[Start of Attachment]
From an optimization exercise on the open Yosys and OpenROAD flow, aimed at small area; shortcuts taken in it are not production practice.
The RTL was checked by simulation tests, not by an equivalence proof against the original design.

==> inputs of run a <==
Design poker_board, start of the top module:
module poker_board (
	input        Clk,
	input        Reset,
	input  [7:0] Switches,
	input        SCEN,
	input        Ack,
	input        Check,
	input        Bet,
	input        Call,
	input        Fold,
	output [3:0] Card1, Card2, Card3, Card4, Card5,
	output [3:0] Player1card1, Player1card2, Player2card1, Player2card2,
	output [7:0] Player1balance, Player2balance,
	output       PlayerTurn,
	output       DispCards,
	output       Winner,
	output       Gameover,
	output [5:0] Player1state,
	output [5:0] Player2state,
	output       Betting,
	output [31:0] Digits
);
clock: 20.0 ns
lec_check: 0
abc_area: 1
cap_margin: 20
core_margin: 2
core_utilization: 40
slew_margin: 20
standard.sh (not shown) runs the stock make flow with config.mk's settings and CLKGATE_MAP_FILE= SYNTH_SCRIPT=/design/flow/synth_recipe.tcl, a recipe that flattens the netlist after the stock synthesis.
==> flow/flow/run.sh <==
#!/bin/bash
# Own layout flow: the standard synthesis, then its combinational logic
# re-mapped by ABC for area (every register instance is kept as it is), then
# the standard layout from floorplan to finish.
set -euo pipefail
W=$(pwd)
R=$W/orfs/results/$FLOW_PLATFORM/poker_board/base
LIB=$FLOW_HOME/platforms/$FLOW_PLATFORM/lib/sky130_fd_sc_hd__tt_025C_1v80.lib

bash standard.sh synth > $W/log_1_synth.txt 2>&1
cp $R/1_2_yosys.v $W/std_1_2_yosys.v

DONT_USE=$(sed -n '/^export DONT_USE_CELLS += /,/^$/p' $FLOW_HOME/platforms/$FLOW_PLATFORM/config.mk \
	| grep -o 'sky130_fd_sc_hd__[a-z0-9_]*' | sed 's/^/-dont_use /' | tr '\n' ' ')

yosys -p "
read_liberty -ignore_miss_func $LIB
read_verilog $W/std_1_2_yosys.v
hierarchy -check -top $FLOW_TOP
setattr -mod -set keep_hierarchy 1 sky130_fd_sc_hd__df* sky130_fd_sc_hd__edf* sky130_fd_sc_hd__conb_1
flatten
rename -hide w:*.*
opt -purge
abc -liberty $LIB -script $W/flow/area.abc $DONT_USE $FLOW_TOP
opt_clean -purge
select $FLOW_TOP
write_verilog -noattr -nohex -nodec -selected $W/abc_1_2_yosys.v
" > $W/log_2_resyn.txt 2>&1

yosys -p "
read_liberty -lib $LIB
read_verilog $W/abc_1_2_yosys.v
hierarchy -check -top $FLOW_TOP
hilomap -singleton -hicell sky130_fd_sc_hd__conb_1 HI -locell sky130_fd_sc_hd__conb_1 LO
splitnets
opt_clean -purge
insbuf -buf sky130_fd_sc_hd__buf_4 A X
check -assert
tee -o $W/resyn_stat.txt stat -liberty $LIB
write_verilog -noattr -nohex -nodec $W/resyn_1_2_yosys.v
" > $W/log_3_resyn_check.txt 2>&1

cp $W/resyn_1_2_yosys.v $R/1_2_yosys.v
rm -f $R/1_synth.odb
bash standard.sh BUFFER_PORTS_ARGS="-buffer_cell sky130_fd_sc_hd__buf_1" finish > $W/log_4_layout.txt 2>&1
==> flow/flow/area.abc <==
strash
&get -n
&dch -f
&nf -R 1000
&put
==> run b: changes against run a <==
--- a/flow/design.v
+++ b/flow/design.v
@@ -248,32 +248,19 @@
 	if (!cnt[2])
 		p1rank <= rk;
 endmodule
 module poker_rank (
 	input  [3:0] c0, c1, c2, c3, c4, c5, c6,
-	output [6:0] rk
+	output reg [6:0] rk
 );
 function [7:0] cx;
 	input [3:0] a, b;
-	reg [3:0] gt, ge;
-	reg g;
-	begin
-		gt = a & ~b;
-		ge = a | ~b;
-		g = gt[3] | ge[3] & (gt[2] | ge[2] & (gt[1] | ge[1] & gt[0]));
-		cx = g ? {b, a} : {a, b};
-	end
-endfunction
-function succ;
-	input [3:0] a, b;
-	reg [3:0] a1;
-	begin
-		a1 = a + 4'd1;
-		succ = a1 == b;
-	end
+	cx = (a > b) ? {b, a} : {a, b};
 endfunction
 reg [3:0] d0, d1, d2, d3, d4, d5, d6;
+reg [2:0] hnd;
+reg [3:0] hc;
 always @*
 begin
 	d0 = c0; d1 = c1; d2 = c2; d3 = c3; d4 = c4; d5 = c5; d6 = c6;
 	{d0, d6} = cx(d0, d6);
 	{d2, d3} = cx(d2, d3);
@@ -289,49 +276,50 @@
 	{d2, d3} = cx(d2, d3);
 	{d4, d5} = cx(d4, d5);
 	{d1, d2} = cx(d1, d2);
 	{d3, d4} = cx(d3, d4);
 	{d5, d6} = cx(d5, d6);
-end
-wire e0 = d0 == d1, e1 = d1 == d2, e2 = d2 == d3, e3 = d3 == d4, e4 = d4 == d5, e5 = d5 == d6;
-wire s0 = succ(d0, d1), s1 = succ(d1, d2), s2 = succ(d2, d3), s3 = succ(d3, d4), s4 = succ(d4, d5), s5 = succ(d5, d6);
-wire quad  = e0 & e1 & e2 | e1 & e2 & e3 | e2 & e3 & e4 | e3 & e4 & e5;
-wire full1 = e4 & e5 & (e2 | e1 | e0) | e3 & e4 & (e1 | e0);
-wire full2 = e2 & e3 & (e5 | e0) | e1 & e2 & (e5 | e4) | e0 & e1 & (e5 | e4 | e3);
-wire str1  = s2 & s3 & s4 & s5;
-wire str2  = s1 & s2 & s3 & s4;
-wire str3  = s0 & s1 & s2 & s3;
-wire trip  = e0 & e1 | e1 & e2 | e2 & e3 | e3 & e4 | e4 & e5;
-wire pair  = e0 | e1 | e2 | e3 | e4 | e5;
-wire pair2 = e0 & (e1 | e2 | e3 | e4 | e5) | e1 & (e2 | e3 | e4 | e5) | e2 & (e3 | e4 | e5) | e3 & (e4 | e5) | e4 & e5;
-reg [2:0] hnd;
-reg [1:0] hsel;   
-always @*
-begin
-	hsel = 2'd0;
-	if (quad | full1)
-		hnd = 3'd6 - {2'b00, ~quad};
-	else if (full2)
+	hc = d6;
+	if (d0 == d3 || d1 == d4 || d2 == d5 || d3 == d6)
+		hnd = 3'd6;
+	else if ((d6 == d4 && (d3 == d2 || d2 == d1 || d1 == d0))
+	      || (d5 == d3 && (d2 == d1 || d1 == d0)))
+		hnd = 3'd5;
+	else if ((d4 == d2 && (d6 == d5 || d1 == d0))
+	      || (d3 == d1 && (d6 == d5 || d5 == d4))
+	      || (d2 == d0 && (d6 == d5 || d5 == d4 || d4 == d3)))
 	begin
 		hnd = 3'd5;
-		hsel = e5 ? 2'd0 : e4 ? 2'd1 : 2'd2;
+		if (d6 == d5)
+			hc = d6;
+		else if (d5 == d4)
+			hc = d5;
+		else
+			hc = d4;
 	end
-	else if (str1 | str2 | str3)
+	else if (d5 + 4'd1 == d6 && d4 + 4'd1 == d5 && d2 + 4'd1 == d3 && d3 + 4'd1 == d4)
+		hnd = 3'd4;
+	else if (d4 + 4'd1 == d5 && d1 + 4'd1 == d2 && d2 + 4'd1 == d3 && d3 + 4'd1 == d4)
 	begin
 		hnd = 3'd4;
-		hsel = str1 ? 2'd0 : str2 ? 2'd1 : 2'd2;
+		hc = d5;
 	end
-	else if (trip)
+	else if (d0 + 4'd1 == d1 && d1 + 4'd1 == d2 && d2 + 4'd1 == d3 && d3 + 4'd1 == d4)
+	begin
+		hnd = 3'd4;
+		hc = d4;
+	end
+	else if (d0 == d2 || d1 == d3 || d2 == d4 || d3 == d5 || d4 == d6)
 		hnd = 3'd3;
-	else if (pair2)
+	else if ((d0 == d1) + (d1 == d2) + (d2 == d3) + (d3 == d4) + (d4 == d5) + (d5 == d6) > 1)
 		hnd = 3'd2;
-	else if (pair)
+	else if (d0 == d1 || d1 == d2 || d2 == d3 || d3 == d4 || d4 == d5 || d5 == d6)
 		hnd = 3'd1;
 	else
 		hnd = 3'd0;
+	rk = {hnd, hc};
 end
-assign rk = {hnd, hsel[1] ? d4 : hsel[0] ? d5 : d6};
 endmodule
 module poker_board (
 	input        Clk,
 	input        Reset,
 	input  [7:0] Switches,
@@ -359,37 +347,20 @@
 		.Card1(Card1), .Card2(Card2), .Card3(Card3), .Card4(Card4), .Card5(Card5),
 		.Player1card1(Player1card1), .Player1card2(Player1card2), .Player2card1(Player2card1),
 		.Player2card2(Player2card2), .Player1balance(Player1balance), .Player2balance(Player2balance),
 		.PlayerTurn(PlayerTurn), .DispCards(DispCards), .Winner(Winner), .Gameover(Gameover),
 		.Player1state(Player1state), .Player2state(Player2state), .Betting(Betting));
-	function [3:0] add3;
-		input [3:0] x;
-		begin
-			add3[3] = x[3] | x[2] & (x[1] | x[0]);
-			add3[2] = x[2] & ~x[1] & ~x[0] | x[3] & x[0];
-			add3[1] = ~x[2] & x[1] | x[1] & x[0] | x[3] & ~x[0];
-			add3[0] = ~x[3] & ~x[2] & x[0] | x[2] & x[1] & ~x[0] | x[3] & ~x[0];
-		end
-	endfunction
 	function [11:0] dec3;
 		input [7:0] v;
-		reg [3:0] c1, c2, c3, c4, c5, c6, c7;
-		reg [3:0] h, t, o;
+		reg [7:0] h, t, o;
 		begin
-			c1 = add3({1'b0, v[7:5]});
-			c2 = add3({c1[2:0], v[4]});
-			c3 = add3({c2[2:0], v[3]});
-			c4 = add3({1'b0, c1[3], c2[3], c3[3]});
-			c5 = add3({c3[2:0], v[2]});
-			c6 = add3({c4[2:0], c5[3]});
-			c7 = add3({c5[2:0], v[1]});
-			h = {2'b00, c4[3], c6[3]};
-			t = {c6[2:0], c7[3]};
-			o = {c7[2:0], v[0]};
-			dec3[11:8] = (h == 0) ? 4'd10 : h;
-			dec3[7:4]  = (t == 0) ? 4'd10 : t;
-			dec3[3:0]  = (o == 0) ? 4'd10 : o;
+			h = v / 100;
+			t = (v / 10) % 10;
+			o = v % 10;
+			dec3[11:8] = (h == 0) ? 4'd10 : h[3:0];
+			dec3[7:4]  = (t == 0) ? 4'd10 : t[3:0];
+			dec3[3:0]  = (o == 0) ? 4'd10 : o[3:0];
 		end
 	endfunction
 	wire [7:0] balA = Betting ? ((Player1state == 6'b000100) ? Player1balance : Player2balance)
 	                          : (Winner ? Player2balance : Player1balance);
 	wire [11:0] decA = dec3(balA);
==> flow/run.sh (new file) <==
#!/bin/bash
# synth_recipe.tcl (not shown) runs the flow's synth.tcl, then flattens the netlist and writes it again
# the make line also repeats each setting of config.mk as NAME=value (left out here)
make -C /OpenROAD-flow-scripts/flow DESIGN_CONFIG=/design/flow/config.mk WORK_HOME=/design/flow/orfs CLKGATE_MAP_FILE= SYNTH_SCRIPT=/design/flow/synth_recipe.tcl finish
removed: flow/flow/run.sh
removed: flow/flow/area.abc
removed: flow/standard.sh
==> run_summary.xml <==
<?xml version="1.0" encoding="UTF-8"?>
<metrics>
  <group name="worst_setup_path">
    <metric name="crit_buf_inv" unit="">14</metric>
  </group>
  <group name="routing">
    <metric name="route.detailed.wl_per_inst" unit="um">16.5</metric>
    <metric name="met2WireLength" unit="mm">22.7</metric>
  </group>
  <group name="synthesis">
    <metric name="nets_in_the_synthesized_netlist" unit="">2552</metric>
  </group>
  <group name="final_layout">
    <metric name="buf_share" unit="%">7.11</metric>
    <metric name="post_route_cells_drive_above_1_share" unit="%">8.89</metric>
    <metric name="n_multi_input_combinational_cell" unit="">1836</metric>
  </group>
  <group name="status">
    <metric name="run_status" unit="">finished clean</metric>
  </group>
  <group name="placement">
    <metric name="gp_congestion" unit="">0.909</metric>
  </group>
  <group name="grt">
    <metric name="use_met1" unit="%">32.9</metric>
  </group>
</metrics>
The numbers above come from run b.

==> run_summary.xml <==
<?xml version="1.0" encoding="UTF-8"?>
<metrics>
  <group name="placement">
    <metric name="gp_congestion" unit="">0.950</metric>
  </group>
  <group name="routing">
    <metric name="met2WireLength" unit="mm">15.9</metric>
    <metric name="route.detailed.wl_per_inst" unit="um">18.5</metric>
  </group>
  <group name="status">
    <metric name="run_status" unit="">finished clean</metric>
  </group>
  <group name="final_layout">
    <metric name="buf_share" unit="%">4.50</metric>
    <metric name="n_multi_input_combinational_cell" unit="">1244</metric>
  </group>
  <group name="grt">
    <metric name="use_met1" unit="%">35.4</metric>
  </group>
  <group name="worst_setup_path">
    <metric name="crit_buf_inv" unit="">2</metric>
  </group>
  <group name="synthesis">
    <metric name="nets_in_the_synthesized_netlist" unit="">1436</metric>
  </group>
</metrics>
The numbers above come from run a.

separate check: timing with driven ports:
In the flow no input, the clock included, has a driving cell. The finished layouts below were timed again as built, in two steps.
Step 1, drivers: a clkbuf_16 drives Clk and a buf_2 each remaining input, both assumed.
Step 2 also shifts input and output timing later by t, the mid clock arrival at the registers, as if the neighbouring blocks saw the same clock.
Slacks: ideal ports / drivers / drivers and shift; pairs: ideal ports / drivers.
run | t, ns | slack for setup (ns) | pins driven straight from the clock port
run a | 0.407 | 6.483 / 6.483 / 6.483 | 1
run b | 0.417 | 3.656 / 3.656 / 3.656 | 1
After both steps setup and hold are still met in every run listed.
[End of Attachment]
### Description of the task
After locating the line with "x[1] & ~x[0] | x[3] & ~x[0];" above, return that line and every later line through the one with "removed: flow/standard.sh", word for word and with nothing else.

### Exercise solution
-			add3[0] = ~x[3] & ~x[2] & x[0] | x[2] & x[1] & ~x[0] | x[3] & ~x[0];
-		end
-	endfunction
 	function [11:0] dec3;
 		input [7:0] v;
-		reg [3:0] c1, c2, c3, c4, c5, c6, c7;
-		reg [3:0] h, t, o;
+		reg [7:0] h, t, o;
 		begin
-			c1 = add3({1'b0, v[7:5]});
-			c2 = add3({c1[2:0], v[4]});
-			c3 = add3({c2[2:0], v[3]});
-			c4 = add3({1'b0, c1[3], c2[3], c3[3]});
-			c5 = add3({c3[2:0], v[2]});
-			c6 = add3({c4[2:0], c5[3]});
-			c7 = add3({c5[2:0], v[1]});
-			h = {2'b00, c4[3], c6[3]};
-			t = {c6[2:0], c7[3]};
-			o = {c7[2:0], v[0]};
-			dec3[11:8] = (h == 0) ? 4'd10 : h;
-			dec3[7:4]  = (t == 0) ? 4'd10 : t;
-			dec3[3:0]  = (o == 0) ? 4'd10 : o;
+			h = v / 100;
+			t = (v / 10) % 10;
+			o = v % 10;
+			dec3[11:8] = (h == 0) ? 4'd10 : h[3:0];
+			dec3[7:4]  = (t == 0) ? 4'd10 : t[3:0];
+			dec3[3:0]  = (o == 0) ? 4'd10 : o[3:0];
 		end
 	endfunction
 	wire [7:0] balA = Betting ? ((Player1state == 6'b000100) ? Player1balance : Player2balance)
 	                          : (Winner ? Player2balance : Player1balance);
 	wire [11:0] decA = dec3(balA);
==> flow/run.sh (new file) <==
#!/bin/bash
# synth_recipe.tcl (not shown) runs the flow's synth.tcl, then flattens the netlist and writes it again
# the make line also repeats each setting of config.mk as NAME=value (left out here)
make -C /OpenROAD-flow-scripts/flow DESIGN_CONFIG=/design/flow/config.mk WORK_HOME=/design/flow/orfs CLKGATE_MAP_FILE= SYNTH_SCRIPT=/design/flow/synth_recipe.tcl finish
removed: flow/flow/run.sh
removed: flow/flow/area.abc
removed: flow/standard.sh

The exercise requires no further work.